In the listing below, find the line that contains "maxCapViolations 0 \" and the line that contains "final.min_clock_period_ns 3.484 \". Quote both and every line between them, exactly, and nothing more.

┄┄┄┄┄┄┄┄┄┄

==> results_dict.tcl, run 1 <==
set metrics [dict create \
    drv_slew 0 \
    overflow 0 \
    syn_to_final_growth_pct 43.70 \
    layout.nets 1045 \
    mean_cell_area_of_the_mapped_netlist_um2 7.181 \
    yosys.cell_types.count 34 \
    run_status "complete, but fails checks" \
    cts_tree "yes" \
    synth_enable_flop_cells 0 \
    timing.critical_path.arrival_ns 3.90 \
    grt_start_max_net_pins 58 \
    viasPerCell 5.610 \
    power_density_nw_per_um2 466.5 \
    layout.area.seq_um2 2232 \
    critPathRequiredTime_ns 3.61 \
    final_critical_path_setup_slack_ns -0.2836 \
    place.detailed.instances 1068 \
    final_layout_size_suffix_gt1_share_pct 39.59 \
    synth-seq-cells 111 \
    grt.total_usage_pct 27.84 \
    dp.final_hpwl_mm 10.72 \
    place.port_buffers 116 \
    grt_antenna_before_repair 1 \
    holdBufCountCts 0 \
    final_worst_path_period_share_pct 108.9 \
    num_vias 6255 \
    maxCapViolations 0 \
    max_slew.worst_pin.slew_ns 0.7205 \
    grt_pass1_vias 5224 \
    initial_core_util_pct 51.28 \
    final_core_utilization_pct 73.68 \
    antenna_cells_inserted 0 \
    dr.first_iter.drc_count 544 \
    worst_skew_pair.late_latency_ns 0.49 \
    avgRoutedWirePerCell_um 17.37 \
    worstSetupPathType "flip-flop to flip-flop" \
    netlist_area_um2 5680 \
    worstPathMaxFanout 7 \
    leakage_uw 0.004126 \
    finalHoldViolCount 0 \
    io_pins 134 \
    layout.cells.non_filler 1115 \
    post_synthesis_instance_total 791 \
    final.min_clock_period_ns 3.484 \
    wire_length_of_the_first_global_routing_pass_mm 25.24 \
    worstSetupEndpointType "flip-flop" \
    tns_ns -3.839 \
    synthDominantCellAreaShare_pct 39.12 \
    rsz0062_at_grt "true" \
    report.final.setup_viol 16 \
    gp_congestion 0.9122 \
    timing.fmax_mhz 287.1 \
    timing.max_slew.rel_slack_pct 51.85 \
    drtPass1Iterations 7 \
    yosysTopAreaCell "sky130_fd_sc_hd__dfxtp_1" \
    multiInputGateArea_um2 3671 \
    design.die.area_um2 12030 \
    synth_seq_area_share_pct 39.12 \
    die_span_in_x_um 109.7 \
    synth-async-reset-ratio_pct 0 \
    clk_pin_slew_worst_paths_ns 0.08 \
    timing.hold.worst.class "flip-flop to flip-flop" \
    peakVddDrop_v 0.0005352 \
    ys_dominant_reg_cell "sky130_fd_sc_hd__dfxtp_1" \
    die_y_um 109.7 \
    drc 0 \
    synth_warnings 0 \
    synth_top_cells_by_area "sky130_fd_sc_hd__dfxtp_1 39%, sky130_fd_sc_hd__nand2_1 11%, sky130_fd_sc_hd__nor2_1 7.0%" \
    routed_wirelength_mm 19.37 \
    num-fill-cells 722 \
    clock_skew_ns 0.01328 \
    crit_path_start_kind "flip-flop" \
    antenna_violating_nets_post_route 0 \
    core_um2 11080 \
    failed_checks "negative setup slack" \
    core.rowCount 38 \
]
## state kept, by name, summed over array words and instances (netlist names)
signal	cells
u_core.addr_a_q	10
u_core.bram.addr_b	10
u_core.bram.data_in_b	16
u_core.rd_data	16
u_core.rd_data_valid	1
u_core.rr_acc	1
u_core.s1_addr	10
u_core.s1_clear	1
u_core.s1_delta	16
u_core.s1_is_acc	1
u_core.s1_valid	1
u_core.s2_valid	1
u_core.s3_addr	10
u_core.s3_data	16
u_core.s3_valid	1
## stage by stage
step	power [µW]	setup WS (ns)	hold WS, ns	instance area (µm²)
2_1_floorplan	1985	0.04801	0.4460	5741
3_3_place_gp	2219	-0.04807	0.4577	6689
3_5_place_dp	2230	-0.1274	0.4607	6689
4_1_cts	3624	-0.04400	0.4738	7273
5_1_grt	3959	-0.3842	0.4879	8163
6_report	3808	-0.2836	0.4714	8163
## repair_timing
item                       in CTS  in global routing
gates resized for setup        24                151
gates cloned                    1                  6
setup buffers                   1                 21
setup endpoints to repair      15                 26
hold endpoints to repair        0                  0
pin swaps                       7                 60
<file path="src/rtl/rsa_pkg.sv">
// Shared types for the RSA datapath blocks: Montgomery multiplier state encoding.
package rsa_pkg;

  typedef enum logic [1:0] {
    ST_IDLE = 2'd0,
    ST_ITER = 2'd1,
    ST_SUB  = 2'd2
  } mmm_state_e;

endpackage : rsa_pkg

</file>
<file path="src/rtl/mmm_iter_step.sv">
// One radix-2 Montgomery iteration: R' = (R + a*B + q*M) >> 1, with q chosen so the sum is even.
module mmm_iter_step
  import rsa_pkg::*;
#(
  parameter int WIDTH = 8
) (
  input  logic [WIDTH+1:0] r,
  input  logic             a_bit,
  input  logic [WIDTH-1:0] b,
  input  logic [WIDTH-1:0] m,
  output logic [WIDTH+1:0] r_next
);

  logic             q_s;
  logic [WIDTH+1:0] add_b_s;
  logic [WIDTH+1:0] add_m_s;
  logic [WIDTH+1:0] sum_s;

  assign q_s     = r[0] ^ (a_bit & b[0]);
  assign add_b_s = a_bit ? {2'b00, b} : {(WIDTH+2){1'b0}};
  assign add_m_s = q_s   ? {2'b00, m} : {(WIDTH+2){1'b0}};
  // With R < 2M and B < M the sum stays below 4M, so WIDTH+2 bits never overflow.
  assign sum_s   = r + add_b_s + add_m_s;
  assign r_next  = {1'b0, sum_s[WIDTH+1:1]};

endmodule : mmm_iter_step

</file>
<file path="src/rtl/mmm_bit_serial.sv">
// Bit-serial Montgomery multiplier: p_out = A*B*2^-WIDTH mod M in WIDTH+1 enabled cycles.
// Optional operand checking is enabled by defining MMM_OPERAND_CHECK_EN.
module mmm_bit_serial
  import rsa_pkg::*;
#(
  parameter int WIDTH = 8
) (
  input  logic             clk,
  input  logic             rstb,
  input  logic             ena,
  input  logic             clear,
  input  logic             start,
  input  logic [WIDTH-1:0] a_in,
  input  logic [WIDTH-1:0] b_in,
  input  logic [WIDTH-1:0] m_in,
  output logic             busy,
  output logic             done,
  output logic [WIDTH-1:0] p_out,
  output logic             err
);

  localparam int CW = $clog2(WIDTH + 1);
  localparam logic [CW-1:0] CNT_LAST = CW'(WIDTH - 1);

  mmm_state_e       state_r;
  logic [WIDTH-1:0] a_r;
  logic [WIDTH-1:0] b_r;
  logic [WIDTH-1:0] m_r;
  logic [WIDTH+1:0] r_r;
  logic [CW-1:0]    cnt_r;
  logic [WIDTH-1:0] p_out_r;
  logic             done_r;
  logic             err_r;
  logic             bad_r;

  logic [WIDTH+1:0] r_next_s;
  logic [WIDTH+1:0] r_sub_s;
  logic             r_ge_m_s;
  logic             illegal_s;

  mmm_iter_step #(
    .WIDTH (WIDTH)
  ) u_step (
    .r      (r_r),
    .a_bit  (a_r[0]),
    .b      (b_r),
    .m      (m_r),
    .r_next (r_next_s)
  );

  assign r_ge_m_s = (r_r >= {2'b00, m_r});
  assign r_sub_s  = r_r - {2'b00, m_r};

`ifdef MMM_OPERAND_CHECK_EN
  assign illegal_s = ~m_in[0] | (a_in >= m_in) | (b_in >= m_in);
`else
  assign illegal_s = 1'b0;
`endif

  // Control FSM, datapath registers and registered outputs.
  always_ff @(posedge clk) begin
    if (!rstb) begin
      state_r <= ST_IDLE;
      a_r     <= {WIDTH{1'b0}};
      b_r     <= {WIDTH{1'b0}};
      m_r     <= {WIDTH{1'b0}};
      r_r     <= {(WIDTH+2){1'b0}};
      cnt_r   <= {CW{1'b0}};
      p_out_r <= {WIDTH{1'b0}};
      done_r  <= 1'b0;
      err_r   <= 1'b0;
      bad_r   <= 1'b0;
    end else if (ena) begin
      if (!clear) begin
        state_r <= ST_IDLE;
        r_r     <= {(WIDTH+2){1'b0}};
        cnt_r   <= {CW{1'b0}};
        done_r  <= 1'b0;
        err_r   <= 1'b0;
        bad_r   <= 1'b0;
      end else begin
        done_r <= 1'b0;
        err_r  <= 1'b0;
        case (state_r)
          ST_IDLE: begin
            if (start) begin
              a_r     <= a_in;
              b_r     <= b_in;
              m_r     <= m_in;
              r_r     <= {(WIDTH+2){1'b0}};
              cnt_r   <= {CW{1'b0}};
              bad_r   <= illegal_s;
              // Rejected operands skip the iterations and report on the next edge.
              state_r <= illegal_s ? ST_SUB : ST_ITER;
            end
          end
          ST_ITER: begin
            r_r   <= r_next_s;
            a_r   <= {1'b0, a_r[WIDTH-1:1]};
            cnt_r <= cnt_r + {{(CW-1){1'b0}}, 1'b1};
            if (cnt_r == CNT_LAST) begin
              state_r <= ST_SUB;
            end
          end
          ST_SUB: begin
            done_r <= 1'b1;
            if (bad_r) begin
              err_r <= 1'b1;
            end else if (r_ge_m_s) begin
              p_out_r <= r_sub_s[WIDTH-1:0];
            end else begin
              p_out_r <= r_r[WIDTH-1:0];
            end
            bad_r   <= 1'b0;
            state_r <= ST_IDLE;
          end
          default: begin
            state_r <= ST_IDLE;
          end
        endcase
      end
    end
  end

  assign busy  = (state_r != ST_IDLE);
  assign done  = done_r;
  assign p_out = p_out_r;
  assign err   = err_r;

endmodule : mmm_bit_serial
</file>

┄┄┄┄┄┄┄┄┄┄

§ Result
    maxCapViolations 0 \
    max_slew.worst_pin.slew_ns 0.7205 \
    grt_pass1_vias 5224 \
    initial_core_util_pct 51.28 \
    final_core_utilization_pct 73.68 \
    antenna_cells_inserted 0 \
    dr.first_iter.drc_count 544 \
    worst_skew_pair.late_latency_ns 0.49 \
    avgRoutedWirePerCell_um 17.37 \
    worstSetupPathType "flip-flop to flip-flop" \
    netlist_area_um2 5680 \
    worstPathMaxFanout 7 \
    leakage_uw 0.004126 \
    finalHoldViolCount 0 \
    io_pins 134 \
    layout.cells.non_filler 1115 \
    post_synthesis_instance_total 791 \
    final.min_clock_period_ns 3.484 \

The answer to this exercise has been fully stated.